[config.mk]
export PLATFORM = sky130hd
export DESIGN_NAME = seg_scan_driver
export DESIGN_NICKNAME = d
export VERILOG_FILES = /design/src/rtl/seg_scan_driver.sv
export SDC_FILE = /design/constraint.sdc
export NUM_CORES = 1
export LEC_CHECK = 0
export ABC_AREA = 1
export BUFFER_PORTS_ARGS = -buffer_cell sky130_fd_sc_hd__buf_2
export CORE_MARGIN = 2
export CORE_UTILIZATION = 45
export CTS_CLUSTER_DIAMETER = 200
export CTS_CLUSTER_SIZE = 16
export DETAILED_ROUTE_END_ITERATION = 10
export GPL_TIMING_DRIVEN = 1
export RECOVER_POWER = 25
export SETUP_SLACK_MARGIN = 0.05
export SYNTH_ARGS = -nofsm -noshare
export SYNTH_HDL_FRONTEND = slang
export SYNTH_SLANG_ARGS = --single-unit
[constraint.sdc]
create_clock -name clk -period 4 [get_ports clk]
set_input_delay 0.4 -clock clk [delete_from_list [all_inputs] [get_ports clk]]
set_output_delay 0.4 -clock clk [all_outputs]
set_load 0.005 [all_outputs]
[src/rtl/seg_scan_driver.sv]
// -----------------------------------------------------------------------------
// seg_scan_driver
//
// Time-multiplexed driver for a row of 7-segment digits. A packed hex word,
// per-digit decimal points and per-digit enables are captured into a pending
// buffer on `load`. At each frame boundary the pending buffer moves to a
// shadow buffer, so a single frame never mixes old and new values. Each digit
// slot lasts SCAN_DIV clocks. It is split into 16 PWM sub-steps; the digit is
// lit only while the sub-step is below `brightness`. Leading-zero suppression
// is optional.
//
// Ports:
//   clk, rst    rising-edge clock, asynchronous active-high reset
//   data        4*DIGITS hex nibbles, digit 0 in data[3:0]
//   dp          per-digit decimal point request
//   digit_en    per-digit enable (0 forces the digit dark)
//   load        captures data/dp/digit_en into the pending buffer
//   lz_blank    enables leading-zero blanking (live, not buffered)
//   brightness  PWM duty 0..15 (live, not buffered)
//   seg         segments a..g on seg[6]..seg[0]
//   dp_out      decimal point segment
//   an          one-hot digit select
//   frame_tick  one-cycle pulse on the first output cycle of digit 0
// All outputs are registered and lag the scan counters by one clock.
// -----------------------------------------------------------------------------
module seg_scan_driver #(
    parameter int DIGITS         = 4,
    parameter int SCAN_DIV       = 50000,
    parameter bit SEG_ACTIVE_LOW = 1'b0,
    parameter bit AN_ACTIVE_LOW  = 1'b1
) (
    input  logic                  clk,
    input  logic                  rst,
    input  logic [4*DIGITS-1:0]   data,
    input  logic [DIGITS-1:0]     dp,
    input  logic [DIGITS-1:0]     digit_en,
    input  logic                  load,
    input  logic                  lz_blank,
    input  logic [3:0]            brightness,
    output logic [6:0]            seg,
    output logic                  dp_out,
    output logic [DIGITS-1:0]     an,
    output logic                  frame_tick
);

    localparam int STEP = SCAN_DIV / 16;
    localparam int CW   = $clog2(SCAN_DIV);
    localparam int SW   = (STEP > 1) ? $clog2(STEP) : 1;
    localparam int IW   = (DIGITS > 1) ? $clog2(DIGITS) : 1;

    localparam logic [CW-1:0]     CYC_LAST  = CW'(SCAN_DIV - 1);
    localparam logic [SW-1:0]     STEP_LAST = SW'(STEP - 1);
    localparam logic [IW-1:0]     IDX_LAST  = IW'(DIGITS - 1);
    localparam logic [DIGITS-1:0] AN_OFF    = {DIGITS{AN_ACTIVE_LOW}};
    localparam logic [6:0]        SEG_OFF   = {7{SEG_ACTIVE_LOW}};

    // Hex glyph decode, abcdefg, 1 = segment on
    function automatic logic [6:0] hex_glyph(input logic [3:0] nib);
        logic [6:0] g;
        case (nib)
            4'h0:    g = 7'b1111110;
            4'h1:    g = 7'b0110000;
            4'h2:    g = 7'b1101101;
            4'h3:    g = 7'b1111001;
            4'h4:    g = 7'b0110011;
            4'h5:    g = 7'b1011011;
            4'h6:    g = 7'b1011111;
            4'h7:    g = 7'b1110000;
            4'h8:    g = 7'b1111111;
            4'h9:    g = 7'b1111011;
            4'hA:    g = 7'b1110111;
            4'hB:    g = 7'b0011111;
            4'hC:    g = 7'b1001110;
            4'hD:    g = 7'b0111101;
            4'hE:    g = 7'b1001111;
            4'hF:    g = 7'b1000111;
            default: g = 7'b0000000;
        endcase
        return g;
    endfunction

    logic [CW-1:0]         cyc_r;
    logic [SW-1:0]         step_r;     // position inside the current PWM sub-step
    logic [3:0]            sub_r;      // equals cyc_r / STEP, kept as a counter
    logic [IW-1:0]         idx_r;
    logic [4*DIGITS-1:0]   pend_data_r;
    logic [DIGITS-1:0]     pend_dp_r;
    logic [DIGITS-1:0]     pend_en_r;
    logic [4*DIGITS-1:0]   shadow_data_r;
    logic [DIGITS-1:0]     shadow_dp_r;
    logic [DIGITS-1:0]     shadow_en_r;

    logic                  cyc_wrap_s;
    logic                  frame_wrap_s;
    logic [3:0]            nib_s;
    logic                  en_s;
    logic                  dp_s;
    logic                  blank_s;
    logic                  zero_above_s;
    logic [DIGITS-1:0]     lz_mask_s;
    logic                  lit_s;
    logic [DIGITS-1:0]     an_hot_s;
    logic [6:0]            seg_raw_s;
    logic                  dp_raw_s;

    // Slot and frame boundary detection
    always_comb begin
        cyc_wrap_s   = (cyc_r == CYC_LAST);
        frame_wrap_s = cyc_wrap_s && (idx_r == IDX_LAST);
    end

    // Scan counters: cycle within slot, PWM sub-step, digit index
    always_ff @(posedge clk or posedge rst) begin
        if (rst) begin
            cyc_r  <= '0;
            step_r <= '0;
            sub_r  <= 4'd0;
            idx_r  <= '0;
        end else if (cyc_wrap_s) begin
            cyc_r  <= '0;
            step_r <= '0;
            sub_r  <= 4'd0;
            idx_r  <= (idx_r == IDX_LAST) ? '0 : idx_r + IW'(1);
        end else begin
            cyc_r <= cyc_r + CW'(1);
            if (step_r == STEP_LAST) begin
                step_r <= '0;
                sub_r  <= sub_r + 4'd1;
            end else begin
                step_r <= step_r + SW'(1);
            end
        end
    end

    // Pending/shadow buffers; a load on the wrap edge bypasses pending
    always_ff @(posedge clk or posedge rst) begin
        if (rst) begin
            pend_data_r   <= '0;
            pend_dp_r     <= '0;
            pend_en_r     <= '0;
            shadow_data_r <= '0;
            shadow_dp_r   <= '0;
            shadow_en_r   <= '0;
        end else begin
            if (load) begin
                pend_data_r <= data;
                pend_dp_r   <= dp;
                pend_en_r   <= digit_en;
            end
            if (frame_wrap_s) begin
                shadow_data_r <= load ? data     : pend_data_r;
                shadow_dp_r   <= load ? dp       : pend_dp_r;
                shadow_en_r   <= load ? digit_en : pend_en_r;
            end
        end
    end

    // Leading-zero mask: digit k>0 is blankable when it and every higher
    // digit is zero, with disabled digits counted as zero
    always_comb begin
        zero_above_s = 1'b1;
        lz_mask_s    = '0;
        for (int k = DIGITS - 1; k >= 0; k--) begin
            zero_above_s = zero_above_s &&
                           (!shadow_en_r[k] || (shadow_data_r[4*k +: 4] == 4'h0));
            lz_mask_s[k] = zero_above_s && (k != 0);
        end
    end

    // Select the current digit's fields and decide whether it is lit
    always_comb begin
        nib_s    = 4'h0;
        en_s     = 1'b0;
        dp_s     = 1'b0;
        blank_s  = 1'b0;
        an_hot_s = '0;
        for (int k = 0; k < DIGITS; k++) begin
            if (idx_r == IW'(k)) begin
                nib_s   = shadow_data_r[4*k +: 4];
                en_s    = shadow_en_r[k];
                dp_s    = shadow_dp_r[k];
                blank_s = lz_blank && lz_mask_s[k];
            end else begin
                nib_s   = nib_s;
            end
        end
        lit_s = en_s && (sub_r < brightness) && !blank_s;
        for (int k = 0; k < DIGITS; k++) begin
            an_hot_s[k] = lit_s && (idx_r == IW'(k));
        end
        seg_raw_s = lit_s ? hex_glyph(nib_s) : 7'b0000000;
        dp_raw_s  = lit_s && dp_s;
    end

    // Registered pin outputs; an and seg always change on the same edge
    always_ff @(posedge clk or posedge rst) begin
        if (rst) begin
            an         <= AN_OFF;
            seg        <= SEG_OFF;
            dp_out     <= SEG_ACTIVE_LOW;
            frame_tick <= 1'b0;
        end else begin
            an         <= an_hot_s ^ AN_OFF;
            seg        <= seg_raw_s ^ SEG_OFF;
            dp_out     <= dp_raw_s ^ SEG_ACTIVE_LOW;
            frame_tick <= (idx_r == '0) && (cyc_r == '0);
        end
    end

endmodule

..............................

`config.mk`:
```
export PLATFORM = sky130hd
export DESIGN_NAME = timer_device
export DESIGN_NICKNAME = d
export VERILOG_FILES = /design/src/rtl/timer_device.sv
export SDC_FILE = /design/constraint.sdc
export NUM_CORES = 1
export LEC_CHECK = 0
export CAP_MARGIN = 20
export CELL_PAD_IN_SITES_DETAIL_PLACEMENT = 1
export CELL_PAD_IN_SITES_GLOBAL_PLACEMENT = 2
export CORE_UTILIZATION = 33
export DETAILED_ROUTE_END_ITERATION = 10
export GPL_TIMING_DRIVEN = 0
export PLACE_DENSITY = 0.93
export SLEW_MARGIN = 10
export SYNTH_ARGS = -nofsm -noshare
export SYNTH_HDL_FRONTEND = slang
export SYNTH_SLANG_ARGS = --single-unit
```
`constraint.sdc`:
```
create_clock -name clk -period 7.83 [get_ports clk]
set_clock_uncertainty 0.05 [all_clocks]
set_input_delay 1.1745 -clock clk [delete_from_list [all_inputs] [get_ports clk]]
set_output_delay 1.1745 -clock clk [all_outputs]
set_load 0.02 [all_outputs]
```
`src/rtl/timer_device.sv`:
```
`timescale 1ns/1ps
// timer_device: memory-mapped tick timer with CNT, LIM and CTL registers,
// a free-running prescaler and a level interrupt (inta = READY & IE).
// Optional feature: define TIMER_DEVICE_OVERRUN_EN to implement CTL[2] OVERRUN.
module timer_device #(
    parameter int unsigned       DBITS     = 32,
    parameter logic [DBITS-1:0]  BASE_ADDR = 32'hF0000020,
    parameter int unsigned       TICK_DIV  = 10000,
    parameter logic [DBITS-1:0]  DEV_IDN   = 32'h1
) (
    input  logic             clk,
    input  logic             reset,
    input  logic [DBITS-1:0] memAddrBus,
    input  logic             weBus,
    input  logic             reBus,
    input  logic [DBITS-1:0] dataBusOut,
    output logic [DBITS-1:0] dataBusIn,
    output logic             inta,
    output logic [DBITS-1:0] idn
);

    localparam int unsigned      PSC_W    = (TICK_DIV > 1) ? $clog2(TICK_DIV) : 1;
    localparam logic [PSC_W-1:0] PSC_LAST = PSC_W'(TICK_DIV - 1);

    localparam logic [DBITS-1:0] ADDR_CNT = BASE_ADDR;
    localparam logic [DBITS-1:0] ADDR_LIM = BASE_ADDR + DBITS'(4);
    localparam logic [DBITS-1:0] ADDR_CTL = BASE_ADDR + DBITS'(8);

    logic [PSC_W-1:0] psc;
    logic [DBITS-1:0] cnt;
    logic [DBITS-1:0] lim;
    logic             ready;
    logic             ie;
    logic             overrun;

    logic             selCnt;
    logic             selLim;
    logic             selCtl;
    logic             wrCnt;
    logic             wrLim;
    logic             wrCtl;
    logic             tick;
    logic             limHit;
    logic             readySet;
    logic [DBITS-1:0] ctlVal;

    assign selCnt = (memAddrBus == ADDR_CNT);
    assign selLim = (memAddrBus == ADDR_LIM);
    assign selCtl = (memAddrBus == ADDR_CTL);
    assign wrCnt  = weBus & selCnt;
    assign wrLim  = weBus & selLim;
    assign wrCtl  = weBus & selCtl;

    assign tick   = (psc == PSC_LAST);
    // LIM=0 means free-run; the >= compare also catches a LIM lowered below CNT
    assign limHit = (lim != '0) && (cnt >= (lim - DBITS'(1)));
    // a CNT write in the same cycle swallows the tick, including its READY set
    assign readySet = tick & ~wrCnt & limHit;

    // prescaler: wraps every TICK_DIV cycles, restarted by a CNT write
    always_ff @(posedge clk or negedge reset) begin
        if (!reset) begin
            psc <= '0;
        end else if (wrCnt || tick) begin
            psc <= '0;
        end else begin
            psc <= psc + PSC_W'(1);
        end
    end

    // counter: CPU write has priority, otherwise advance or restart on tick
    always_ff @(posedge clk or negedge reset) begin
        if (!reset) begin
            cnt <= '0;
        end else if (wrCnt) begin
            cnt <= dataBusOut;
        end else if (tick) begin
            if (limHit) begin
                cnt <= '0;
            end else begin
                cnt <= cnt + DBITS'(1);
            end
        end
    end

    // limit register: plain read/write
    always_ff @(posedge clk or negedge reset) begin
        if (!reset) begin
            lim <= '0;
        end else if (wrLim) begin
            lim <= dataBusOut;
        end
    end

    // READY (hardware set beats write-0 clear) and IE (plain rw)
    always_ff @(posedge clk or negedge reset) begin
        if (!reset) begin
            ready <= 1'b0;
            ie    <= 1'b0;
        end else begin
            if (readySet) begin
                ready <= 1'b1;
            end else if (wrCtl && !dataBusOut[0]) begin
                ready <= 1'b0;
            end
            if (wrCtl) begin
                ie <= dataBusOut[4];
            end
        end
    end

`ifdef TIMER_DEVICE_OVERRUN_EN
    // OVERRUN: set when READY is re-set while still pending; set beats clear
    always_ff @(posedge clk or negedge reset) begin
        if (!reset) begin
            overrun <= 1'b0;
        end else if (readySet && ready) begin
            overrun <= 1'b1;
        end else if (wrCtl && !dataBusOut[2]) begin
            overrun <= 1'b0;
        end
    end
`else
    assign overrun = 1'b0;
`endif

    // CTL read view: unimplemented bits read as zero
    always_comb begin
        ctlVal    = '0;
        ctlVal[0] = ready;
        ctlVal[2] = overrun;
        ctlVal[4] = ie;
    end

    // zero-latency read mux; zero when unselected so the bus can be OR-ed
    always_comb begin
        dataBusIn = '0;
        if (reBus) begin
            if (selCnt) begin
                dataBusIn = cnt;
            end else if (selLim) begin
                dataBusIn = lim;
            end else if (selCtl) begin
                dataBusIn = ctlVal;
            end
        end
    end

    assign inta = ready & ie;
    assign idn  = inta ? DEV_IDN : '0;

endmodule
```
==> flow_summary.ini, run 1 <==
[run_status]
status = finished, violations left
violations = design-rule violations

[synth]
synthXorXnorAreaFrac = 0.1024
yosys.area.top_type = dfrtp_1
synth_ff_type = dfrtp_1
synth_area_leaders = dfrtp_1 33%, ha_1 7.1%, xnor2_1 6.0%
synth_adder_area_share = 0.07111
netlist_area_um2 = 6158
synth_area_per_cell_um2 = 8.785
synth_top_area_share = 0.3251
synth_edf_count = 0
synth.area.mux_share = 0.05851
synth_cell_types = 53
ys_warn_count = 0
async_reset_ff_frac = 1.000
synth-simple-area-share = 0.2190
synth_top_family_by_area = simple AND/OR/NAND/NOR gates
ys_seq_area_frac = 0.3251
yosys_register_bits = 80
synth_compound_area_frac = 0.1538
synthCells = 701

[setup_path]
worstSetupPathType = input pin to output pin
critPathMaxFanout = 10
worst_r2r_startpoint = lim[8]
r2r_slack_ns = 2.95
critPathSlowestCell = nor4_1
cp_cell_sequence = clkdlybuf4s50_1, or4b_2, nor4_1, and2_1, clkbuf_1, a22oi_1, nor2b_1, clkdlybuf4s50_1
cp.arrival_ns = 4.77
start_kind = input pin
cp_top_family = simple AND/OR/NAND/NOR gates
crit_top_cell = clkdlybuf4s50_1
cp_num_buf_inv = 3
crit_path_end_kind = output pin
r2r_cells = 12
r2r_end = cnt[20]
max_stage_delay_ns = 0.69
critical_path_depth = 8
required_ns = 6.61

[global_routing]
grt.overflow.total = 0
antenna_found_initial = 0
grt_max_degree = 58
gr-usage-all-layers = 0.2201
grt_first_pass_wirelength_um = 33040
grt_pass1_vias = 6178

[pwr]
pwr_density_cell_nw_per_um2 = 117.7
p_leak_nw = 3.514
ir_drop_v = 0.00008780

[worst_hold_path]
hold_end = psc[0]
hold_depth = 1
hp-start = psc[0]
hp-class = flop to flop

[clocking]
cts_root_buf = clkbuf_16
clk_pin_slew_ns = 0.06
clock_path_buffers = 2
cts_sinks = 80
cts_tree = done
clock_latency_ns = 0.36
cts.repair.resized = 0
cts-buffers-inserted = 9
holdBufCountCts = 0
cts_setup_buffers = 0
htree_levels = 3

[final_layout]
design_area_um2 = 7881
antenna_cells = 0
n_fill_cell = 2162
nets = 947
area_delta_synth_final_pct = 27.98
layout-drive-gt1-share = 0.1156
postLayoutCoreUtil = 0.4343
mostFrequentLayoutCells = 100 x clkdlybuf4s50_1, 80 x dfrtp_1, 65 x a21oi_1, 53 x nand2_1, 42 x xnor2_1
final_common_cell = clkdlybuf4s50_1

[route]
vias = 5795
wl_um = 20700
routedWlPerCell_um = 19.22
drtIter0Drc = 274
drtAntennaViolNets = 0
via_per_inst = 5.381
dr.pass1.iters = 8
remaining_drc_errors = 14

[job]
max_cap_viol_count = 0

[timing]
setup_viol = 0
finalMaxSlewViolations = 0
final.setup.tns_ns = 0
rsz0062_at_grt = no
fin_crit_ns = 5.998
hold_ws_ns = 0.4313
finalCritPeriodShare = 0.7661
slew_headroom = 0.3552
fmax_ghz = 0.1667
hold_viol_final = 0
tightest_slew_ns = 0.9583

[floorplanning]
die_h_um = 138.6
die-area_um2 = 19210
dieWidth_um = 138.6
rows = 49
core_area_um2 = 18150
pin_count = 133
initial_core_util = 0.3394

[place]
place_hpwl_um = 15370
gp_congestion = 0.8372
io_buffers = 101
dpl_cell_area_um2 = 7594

..............................

In the records above, find each line with the string "into" and list it.

// per-digit decimal points and per-digit enables are captured into a pending
// slot lasts SCAN_DIV clocks. It is split into 16 PWM sub-steps; the digit is
//   load        captures data/dp/digit_en into the pending buffer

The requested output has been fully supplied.